Furthermore, the video feature extraction unit 123 that generates video feature information can be configured with a trained neural network. This makes it possible to accurately capture the features in the video, and in turn, it is possible to improve the accuracy of behavior recognition in the behavior recognition unit 114.

In (2C), the video feature extraction unit 123 may be not a neural network but another type of AI model that has been trained in advance. Further, the video feature extraction unit 123 may generate video feature information indicating the characteristics of each frame image by determination based on a rule base.

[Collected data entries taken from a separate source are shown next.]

===== src/booth_pkg.sv =====
// Booth operand definitions
package booth_pkg;

    // ----------------------------------------------------------------------
    // operand sizes
    // ----------------------------------------------------------------------

    // operand width
    localparam int OP_W = 32;

    // partial products, operand extended by two bits so unsigned fits
    localparam int NPP = (OP_W + 2) / 2;

    // one partial product covers -2m .. +2m
    localparam int PP_W = OP_W + 2;

    // ----------------------------------------------------------------------
    // radix-4 digit
    // ----------------------------------------------------------------------

    // recoded multiplier digit, one per window of three bits
    typedef enum logic [2:0] {
        BOOTH_ZERO,
        BOOTH_POS1,
        BOOTH_POS2,
        BOOTH_NEG1,
        BOOTH_NEG2
    } booth_op_e;

endpackage


===== src/tree_pkg.sv =====
// Reduction tree definitions
package tree_pkg;

    // ----------------------------------------------------------------------
    // product rows
    // ----------------------------------------------------------------------

    // full product width
    localparam int PROD_W = 64;

    // one row, already aligned to its column weight
    typedef logic [PROD_W-1:0] row_t;

    // ----------------------------------------------------------------------
    // rows entering each tree level
    // ----------------------------------------------------------------------

    // 17 partial products plus the correction row
    localparam int ROWS_L0 = 18;
    localparam int ROWS_L1 = 10;
    localparam int ROWS_L2 = 6;
    localparam int ROWS_L3 = 4;

    // sum and carry rows into the final adder
    localparam int ROWS_OUT = 2;

    // enabled edges from operand capture to product
    localparam int LATENCY = 5;

endpackage


===== src/booth_pp_gen.sv =====
// Booth partial product generator
`timescale 1ns/1ns

module booth_pp_gen (
    input  logic [booth_pkg::OP_W-1:0] multiplicand,
    input  logic [booth_pkg::OP_W-1:0] multiplier,
    input  logic                       signed_mode,
    output tree_pkg::row_t             rows [tree_pkg::ROWS_L0]
);

    logic [booth_pkg::PP_W-1:0] mcand_ext;
    // extended multiplier with the implicit zero below bit 0
    logic [booth_pkg::PP_W:0]   mplier_win;
    booth_pkg::booth_op_e       digit [booth_pkg::NPP];
    logic [booth_pkg::PP_W-1:0] pp [booth_pkg::NPP];
    logic [booth_pkg::NPP-1:0]  neg;
    tree_pkg::row_t             corr_row;

    // window {y[2i+1], y[2i], y[2i-1]} to digit
    function automatic booth_pkg::booth_op_e recode(input logic [2:0] win);
        booth_pkg::booth_op_e op;
        case (win)
            3'b001, 3'b010: op = booth_pkg::BOOTH_POS1;
            3'b011:         op = booth_pkg::BOOTH_POS2;
            3'b100:         op = booth_pkg::BOOTH_NEG2;
            3'b101, 3'b110: op = booth_pkg::BOOTH_NEG1;
            default:        op = booth_pkg::BOOTH_ZERO;
        endcase
        return op;
    endfunction

    // sign or zero extension by two bits
    assign mcand_ext  = {{2{signed_mode & multiplicand[booth_pkg::OP_W-1]}}, multiplicand};
    assign mplier_win = {{2{signed_mode & multiplier[booth_pkg::OP_W-1]}}, multiplier, 1'b0};

    // ----------------------------------------------------------------------
    // partial product rows
    // ----------------------------------------------------------------------

    for (genvar i = 0; i < booth_pkg::NPP; i++)
    begin : g_pp
        assign digit[i] = recode(mplier_win[2*i +: 3]);

        // negative multiples are one's complement here, +1 lands in the correction row
        always_comb
        begin
            case (digit[i])
                booth_pkg::BOOTH_POS1: pp[i] = mcand_ext;
                booth_pkg::BOOTH_POS2: pp[i] = {mcand_ext[booth_pkg::PP_W-2:0], 1'b0};
                booth_pkg::BOOTH_NEG1: pp[i] = ~mcand_ext;
                booth_pkg::BOOTH_NEG2: pp[i] = ~{mcand_ext[booth_pkg::PP_W-2:0], 1'b0};
                default:               pp[i] = '0;
            endcase
        end

        assign neg[i] = (digit[i] == booth_pkg::BOOTH_NEG1) ||
                        (digit[i] == booth_pkg::BOOTH_NEG2);

        // sign compression, top bit inverted and no extension bits
        assign rows[i] = tree_pkg::row_t'({~pp[i][booth_pkg::PP_W-1],
                                           pp[i][booth_pkg::PP_W-2:0]}) << (2 * i);
    end

    // ----------------------------------------------------------------------
    // correction row
    // ----------------------------------------------------------------------

    // negation bits at column 2i, minus 2^(PP_W-1+2i) per row for the
    // inverted sign bits; folds to a constant plus the neg bits
    always_comb
    begin
        corr_row = '0;
        for (int i = 0; i < booth_pkg::NPP; i++)
        begin
            corr_row = corr_row + (tree_pkg::row_t'(neg[i]) << (2 * i));
            corr_row = corr_row - (tree_pkg::row_t'(1) << (booth_pkg::PP_W - 1 + 2 * i));
        end
    end

    assign rows[tree_pkg::ROWS_L0-1] = corr_row;

endmodule


===== src/compressor_42.sv =====
// Row-wide 4:2 compressor
`timescale 1ns/1ns

module compressor_42 (
    input  tree_pkg::row_t x1,
    input  tree_pkg::row_t x2,
    input  tree_pkg::row_t x3,
    input  tree_pkg::row_t x4,
    output tree_pkg::row_t sum,
    output tree_pkg::row_t carry
);

    tree_pkg::row_t s1;
    tree_pkg::row_t hor_cout;
    tree_pkg::row_t hor_cin;
    tree_pkg::row_t carry_raw;

    // first full adder per column
    assign s1       = x1 ^ x2 ^ x3;
    assign hor_cout = (x1 & x2) | (x1 & x3) | (x2 & x3);

    // horizontal carry into the next column up, top one drops out
    assign hor_cin = {hor_cout[tree_pkg::PROD_W-2:0], 1'b0};

    // second full adder per column
    assign sum       = s1 ^ x4 ^ hor_cin;
    assign carry_raw = (s1 & x4) | (s1 & hor_cin) | (x4 & hor_cin);

    // carry row carries weight of the next column
    assign carry = {carry_raw[tree_pkg::PROD_W-2:0], 1'b0};

endmodule


===== src/reduction_level.sv =====
// Registered reduction tree level
`timescale 1ns/1ns

module reduction_level #(
    parameter  int N_IN  = 4,
    // two rows per full group of four, leftovers pass through
    localparam int N_OUT = 2 * (N_IN / 4) + (N_IN % 4)
) (
    input  logic           clk,
    input  logic           rst,
    input  logic           run,
    input  logic           valid_in,
    input  tree_pkg::row_t rows_in [N_IN],
    output logic           valid_out,
    output tree_pkg::row_t rows_out [N_OUT]
);

    localparam int N_GRP = N_IN / 4;
    localparam int N_REM = N_IN % 4;

    tree_pkg::row_t rows_nxt [N_OUT];

    // ----------------------------------------------------------------------
    // compression of full groups
    // ----------------------------------------------------------------------

    for (genvar g = 0; g < N_GRP; g++)
    begin : g_cmp
        compressor_42 u_cmp (
            .x1    (rows_in[4*g]),
            .x2    (rows_in[4*g+1]),
            .x3    (rows_in[4*g+2]),
            .x4    (rows_in[4*g+3]),
            .sum   (rows_nxt[2*g]),
            .carry (rows_nxt[2*g+1])
        );
    end

    // leftover rows
    for (genvar r = 0; r < N_REM; r++)
    begin : g_pass
        assign rows_nxt[2*N_GRP+r] = rows_in[4*N_GRP+r];
    end

    // ----------------------------------------------------------------------
    // level registers
    // ----------------------------------------------------------------------

    always_ff @(posedge clk)
    begin
        if (rst)
            valid_out <= 1'b0;
        else if (run)
            valid_out <= valid_in;
    end

    always_ff @(posedge clk)
    begin
        if (run)
            rows_out <= rows_nxt;
    end

endmodule


===== src/final_adder.sv =====
// Registered carry-lookahead final adder
`timescale 1ns/1ns

module final_adder (
    input  logic                         clk,
    input  logic                         rst,
    input  logic                         run,
    input  logic                         valid_in,
    input  tree_pkg::row_t               sum_row,
    input  tree_pkg::row_t               carry_row,
    output logic [tree_pkg::PROD_W-1:0]  product,
    output logic                         valid
);

    // four-bit groups
    localparam int N_GRP = tree_pkg::PROD_W / 4;

    tree_pkg::row_t   gen;
    tree_pkg::row_t   prop;
    tree_pkg::row_t   cbit;
    logic [N_GRP-1:0] grp_g;
    logic [N_GRP-1:0] grp_p;
    // top entry is the carry out, not used
    logic [N_GRP:0]   cgrp;

    assign gen  = sum_row & carry_row;
    assign prop = sum_row ^ carry_row;

    always_comb
    begin
        cgrp[0] = 1'b0;
        for (int k = 0; k < N_GRP; k++)
        begin
            grp_g[k] = gen[4*k+3] | (prop[4*k+3] & gen[4*k+2])
                     | (prop[4*k+3] & prop[4*k+2] & gen[4*k+1])
                     | (prop[4*k+3] & prop[4*k+2] & prop[4*k+1] & gen[4*k]);
            grp_p[k] = &prop[4*k +: 4];
            cgrp[k+1] = grp_g[k] | (grp_p[k] & cgrp[k]);

            // bit carries inside the group from its group carry
            cbit[4*k]   = cgrp[k];
            cbit[4*k+1] = gen[4*k] | (prop[4*k] & cgrp[k]);
            cbit[4*k+2] = gen[4*k+1] | (prop[4*k+1] & gen[4*k])
                        | (prop[4*k+1] & prop[4*k] & cgrp[k]);
            cbit[4*k+3] = gen[4*k+2] | (prop[4*k+2] & gen[4*k+1])
                        | (prop[4*k+2] & prop[4*k+1] & gen[4*k])
                        | (prop[4*k+2] & prop[4*k+1] & prop[4*k] & cgrp[k]);
        end
    end

    always_ff @(posedge clk)
    begin
        if (rst)
            valid <= 1'b0;
        else if (run)
            valid <= valid_in;
    end

    always_ff @(posedge clk)
    begin
        if (run)
            product <= prop ^ cbit;
    end

endmodule


===== src/booth_wallace_mul.sv =====
// Pipelined Booth Wallace multiplier
`timescale 1ns/1ns

module booth_wallace_mul (
    input  logic                        clk,
    input  logic                        rst,
    input  logic                        run,
    input  logic                        in_valid,
    input  logic                        signed_mode,
    input  logic [booth_pkg::OP_W-1:0]  multiplicand,
    input  logic [booth_pkg::OP_W-1:0]  multiplier,
    output logic [tree_pkg::PROD_W-1:0] product,
    output logic                        out_valid
);

    tree_pkg::row_t rows_l0 [tree_pkg::ROWS_L0];
    tree_pkg::row_t rows_l1 [tree_pkg::ROWS_L1];
    tree_pkg::row_t rows_l2 [tree_pkg::ROWS_L2];
    tree_pkg::row_t rows_l3 [tree_pkg::ROWS_L3];
    tree_pkg::row_t rows_fin [tree_pkg::ROWS_OUT];

    logic valid_l1;
    logic valid_l2;
    logic valid_l3;
    logic valid_fin;

    // ----------------------------------------------------------------------
    // partial products, combinational
    // ----------------------------------------------------------------------

    booth_pp_gen u_pp_gen (
        .multiplicand (multiplicand),
        .multiplier   (multiplier),
        .signed_mode  (signed_mode),
        .rows         (rows_l0)
    );

    // ----------------------------------------------------------------------
    // tree, one register per level
    // ----------------------------------------------------------------------

    // 18 -> 10, captures the operation
    reduction_level #(.N_IN(tree_pkg::ROWS_L0)) u_level0 (
        .clk       (clk),
        .rst       (rst),
        .run       (run),
        .valid_in  (in_valid),
        .rows_in   (rows_l0),
        .valid_out (valid_l1),
        .rows_out  (rows_l1)
    );

    // 10 -> 6
    reduction_level #(.N_IN(tree_pkg::ROWS_L1)) u_level1 (
        .clk       (clk),
        .rst       (rst),
        .run       (run),
        .valid_in  (valid_l1),
        .rows_in   (rows_l1),
        .valid_out (valid_l2),
        .rows_out  (rows_l2)
    );

    // 6 -> 4
    reduction_level #(.N_IN(tree_pkg::ROWS_L2)) u_level2 (
        .clk       (clk),
        .rst       (rst),
        .run       (run),
        .valid_in  (valid_l2),
        .rows_in   (rows_l2),
        .valid_out (valid_l3),
        .rows_out  (rows_l3)
    );

    // 4 -> 2
    reduction_level #(.N_IN(tree_pkg::ROWS_L3)) u_level3 (
        .clk       (clk),
        .rst       (rst),
        .run       (run),
        .valid_in  (valid_l3),
        .rows_in   (rows_l3),
        .valid_out (valid_fin),
        .rows_out  (rows_fin)
    );

    final_adder u_final_adder (
        .clk       (clk),
        .rst       (rst),
        .run       (run),
        .valid_in  (valid_fin),
        .sum_row   (rows_fin[0]),
        .carry_row (rows_fin[1]),
        .product   (product),
        .valid     (out_valid)
    );

endmodule


===== config.mk =====
export PLATFORM = sky130hd
export DESIGN_NAME = booth_wallace_mul
export DESIGN_NICKNAME = d
export VERILOG_FILES = /design/src/booth_pkg.sv /design/src/tree_pkg.sv /design/src/booth_pp_gen.sv /design/src/compressor_42.sv /design/src/reduction_level.sv /design/src/final_adder.sv /design/src/booth_wallace_mul.sv
export SDC_FILE = /design/constraint.sdc
export NUM_CORES = 2
export LEC_CHECK = 0
export BUFFER_PORTS_ARGS = -buffer_cell sky130_fd_sc_hd__buf_4
export CORE_ASPECT_RATIO = 1.4
export CORE_MARGIN = 2
export CORE_UTILIZATION = 60
export DETAILED_ROUTE_END_ITERATION = 6
export PLACE_DENSITY = 0.77
export REMOVE_ABC_BUFFERS = 1
export SLEW_MARGIN = 15
export SYNTH_ARGS = -nofsm -noshare
export SYNTH_HDL_FRONTEND = slang
export SYNTH_SLANG_ARGS = --single-unit

===== constraint.sdc =====
create_clock -name clk -period 5.8 [get_ports clk]
set_input_delay 0 -clock clk [delete_from_list [all_inputs] [get_ports clk]]
set_output_delay 0 -clock clk [all_outputs]
set_load 0.01 [all_outputs]

==> results list <==
- Synth Instances: 4813
- Worst-path maximum fanout: 4
- The number of gates resized after CTS was 0.
* Final wirelength: approximately 150000 um
- Clock tree synthesis inserted a total of 87 buffers.
- Buffers added to address setup during post-CTS repair amount to 0.
* Area of the core: around 96000 sq um
* Number of optimization iterations in the first detailed-route pass: 6
- Routability-driven placement finished with a final weighted congestion of approximately 0.91.
- Measured along the y axis, the die boundary spans about 370 um.
- Measured along the x axis, the die boundary spans 267 um.
* Drt drc: 0
- The worst hold path belongs to the class in2reg.
* Startpoint of the most critical register-to-register path: u_level3.rows_out[21]$_DFFE_PP_
- Type of the worst setup path: reg2reg
* Arrival time worst endpoint: 3.95 ns
- Of the total synthesized cell area, the portion taken by XOR and XNOR cells is 0.0858.
* Maximum number of buffers from clock root to sink: 3
* DRC marker count from the first detailed-route iteration: roughly 4300
- # port buffers: about 130
- Synthesis inferred ~940 register bits.
* Half-perimeter wire length after placement: between 90000 and 100000 um
- Combinational family with the most area after synthesis: adder cells
* Area of the die: 99300 sq um
* Hold path start: multiplicand[0]
- Power share of the sequential group: 0.424
- The internal power of the cells totals roughly 19 mW.
* Post-synthesis adder-cell area fraction: 0.217
- Between clock sinks in the finished design, the worst skew comes to around 0.027 ns.
- Total Nets Final: between 5000 and 6000
- Worst reg-to-reg path cell count: 11
- Post-route fraction of the period consumed by the critical path: 0.607
- Cell area after technology mapping: 58100 sq um
- Most frequent cells in the layout: edfxtp_1, nor2_1, xnor2_1, fa_1, inv_1
- R2r endpoint: u_final_adder.product[61]$_DFFE_PP_
- Number of antenna violations at the first check in global routing: 5
- Switching share of total power: 0.346
- The final route contains about 37000 vias.
* Maximum number of pins on one net before global-route repair: between 150 and 200
* Combinational share of power: 0.371
- For this design, the sink count on the clock tree is about 940.
- The portion of synthesized area spent on multiplexers is 0.00103.
* Final-report max-slew violation count: 0
- Max-cap violations in this run came to 0.
* Final hold violation count: 0
* Ratio of routed vias to standard cells: just over 6
* Number of warning messages in the yosys log: 0
- Synth Area in Simple Gates: 0.0661
* Normalized max-slew margin: 0.167
- Post-route ant nets: 0
- Achievable Freq: 284 MHz
- Starting density of the core: 0.603
* Portion of the post-synthesis area used by sequential elements: 0.485
* Number of stages on the worst hold path: 2
* Placed cell areas: roughly 60000 sq um
- For this run, the total global-route usage over all layers was measured as 0.298.
* Worst Setup End Kind: register
- After clock tree synthesis, the clock-pin slew on the worst setup and hold paths is roughly 0.070 ns.
- Fill cells in the final layout number roughly 6700.
- Root Buffer: clkbuf_16
- In the synthesized netlist the async set-or-reset flop fraction comes to 0.
- Setup total negative slack on the finished layout was measured at 0 ns.
- For this design the static power due to leakage is 23.7 nW.
- The first global-routing pass estimated between 200000 and 250000 um of wire.
* Maximum level of the CTS H-tree: 3
- Counting distinct cell types in the post-synthesis netlist gives a little under 60.
- Number of cell rows: 135
- Worst-case register-to-register setup slack: between 2 and 2.5 ns
* CTS tree: yes
- For this run, the leading register cell type out of synthesis is edfxtp_1.
* Via count of the first global-routing pass: 37200
- Final non-filler cell area: 62900 sq um
- The slowest stage of the critical path belongs to the cell a32oi_1.
- Worst-margin pin slew: 1.25 ns
- Clock latency reported for the late side of the worst-skew pair: ~0.7 ns
* Net switching component of the power: slightly below 10 mW
- Power per standard cell area: roughly 450 nW/um^2
- STA puts the critical path data required time at roughly 6.2 ns.
- Yosys mapped a number of flops with a built-in enable equal to roughly 930.
- Final count of negative-setup-slack endpoints: 0
- The worst-case IR drop observed on VDD is ~0.32 mV.
* Drt wl/cell: ~24 um
- Sort of element at the start of the critical path: register
* Setup repair after global routing missed its margin: no
- Proportion of layout cells with a drive suffix above 1: 0.0736
- Most common library cell in the layout ignoring fill and taps: edfxtp_1
- Of the total power, the clock network draws 0.205.
- Total grt overflow: 0
- From synthesis to final layout, the design area changed by 8.36%.
- During I/O placement, the number of pins put on the boundary was between 100 and 150.
* Worst Hold End: u_level0.rows_out[577]$_SDFFCE_PP0P_
* Post-synthesis average cell area: ~12 sq um
- Max incr delay on CP: roughly 0.40 ns
- For the finished layout, the period the worst path requires is 3.52 ns.
* Complex-gate fraction of the synthesized area: 0.0914
- Cells along the critical path: ha_1 > a21oi_1 > o21ai_0 > a32oi_1 > o22ai_2 > a21oi_4 > o21ai_1 > a211oi_1 > o21bai_1 > fa_1 > xor2_1
- Run status: finished, final reports clean
state kept, by name, indices dropped and copies added (netlist names):
signal and count:
u_level2.valid_out 1, u_level1.rows_out 229, u_level2.rows_out 169, u_level0.rows_out 349
u_level3.rows_out 123, u_final_adder.valid 1, u_level0.valid_out 1, u_final_adder.product 64
u_level3.valid_out 1, u_level1.valid_out 1
layer usage:
metal  part of all wire  wire length [um]  vias to the layer above  global-route usage
met4              0.061              8870                        4               0.168
met3               0.10             14700                      432              0.0602
met2               0.47             68400                     2215               0.471
met1               0.37             53600                    18300               0.387
met5            0.00018                26                        -                   0
li1                   -                 -                    16200                   -
how the worst max path moves through the flow:
| stage | end | slack, ns | cells past startpoint | from |
|---|---|---|---|---|
| after floorplan | u_final_adder.product[61]$_DFFE_PP_ | 2.81 | 11 | u_level3.rows_out[10]$_DFFE_PP_ |
| after global placement | u_final_adder.product[61]$_DFFE_PP_ | 2.32 | 11 | u_level3.rows_out[21]$_DFFE_PP_ |
| after detailed placement | u_final_adder.product[61]$_DFFE_PP_ | 2.29 | 11 | u_level3.rows_out[21]$_DFFE_PP_ |
| after CTS | u_final_adder.product[61]$_DFFE_PP_ | 2.21 | 11 | u_level3.rows_out[21]$_DFFE_PP_ |
| after global routing | u_final_adder.product[61]$_DFFE_PP_ | 1.98 | 11 | u_level3.rows_out[37]$_DFFE_PP_ |
| final | u_final_adder.product[61]$_DFFE_PP_ | 2.28 | 11 | u_level3.rows_out[21]$_DFFE_PP_ |
worst max-delay path: cells and delay by family (launching register included):
kind	cells	cell delay [ns]
AO/OA/AOI/OAI	8	1.97
adder cells (fa/ha/maj)	2	0.76
flip-flops	1	0.37
XOR/XNOR	1	0.18
synth_stat cells (2+ instances only):
cell | number | area (sq um)
a211oi_1 | 312 | 2340
a21o_1 | 11 | 82.6
a21oi_1 | 210 | 1050
a21oi_2 | 2 | 17.5
a311o_1 | 3 | 30.0
a31oi_1 | 15 | 93.8
a32oi_1 | 2 | 17.5
and2_1 | 48 | 300
and3_1 | 3 | 18.8
and4_1 | 2 | 17.5
buf_1 | 52 | 195
clkbuf_1 | 343 | 1290
dfxtp_1 | 5 | 100
edfxtp_1 | 934 | 28000
fa_1 | 479 | 9590
ha_1 | 239 | 2990
inv_1 | 447 | 1680
mux2i_1 | 6 | 60.1
nand2_1 | 117 | 439
nand2b_1 | 3 | 18.8
nand3_1 | 8 | 40.0
nand4_1 | 3 | 18.8
nor2_1 | 701 | 2630
nor2b_1 | 14 | 87.6
nor3_1 | 40 | 200
nor4_1 | 3 | 18.8
o21a_1 | 5 | 37.5
o21ai_0 | 34 | 170
o21bai_1 | 5 | 37.5
o221ai_1 | 44 | 385
o22a_1 | 12 | 105
o22ai_1 | 115 | 719
o31ai_1 | 3 | 22.5
or2_2 | 2 | 12.5
xnor2_1 | 510 | 4470
xor2_1 | 59 | 517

Note that the technical idea regarding the present disclosure is not limited to the above embodiments, and can be modified as appropriate without departing from the spirit.

For example, in Embodiment 2, at least one of brightness information or brightness information in the video may be used instead of or in conjunction with the QP map information. In a video, the accuracy of video recognition may decrease in a region where the brightness is higher than a predetermined threshold. Therefore, by generating image quality feature information using brightness information or brightness information and performing recognition processing on the integrated data that reflects the image quality feature information, even if there are areas with high brightness in the video, the recognition processing This makes it possible to suppress the effects of

In (2A) and (2B), the weight of each pixel information of the attention map information generated by the attention map generation unit 121 was a value of 0 or more and 1 or less. However, the values that the weight of each pixel information can take are not limited to this. For example, the weight of each pixel information may be set to be a value greater than or equal to 0 and less than or equal to an arbitrary positive number, or may be set so that it can take a negative value.

In the MEC server 103, information on the bit rate assigned to each terminal 101 may be transmitted from the MEC server 103 to the center server 104. The attention map generation unit 121 may change parameters for generating attention map information regarding the video transmitted from each terminal 101 based on the value. For example, as shown in (2A) and (2B), when the attention map generation unit 121 determines whether there is an area where the degree of decrease in bit rate from the reference value is equal to or greater than a predetermined threshold, the attention map generation unit 121 The generation unit 121 can change at least either the reference value or the threshold value in accordance with a change in the bit rate. As an example, when the bit rate allocated to the terminal 101A decreases, the attention map generation unit 121 may lower the reference value and threshold value for the determination regarding the video of the terminal 101A. In this way, the attention map generation unit 121 can make a determination for each terminal 101 in consideration of the bit rate of the entire video, and can generate a highly accurate attention map. Therefore, the behavior recognition unit 114 can perform recognition processing with high accuracy.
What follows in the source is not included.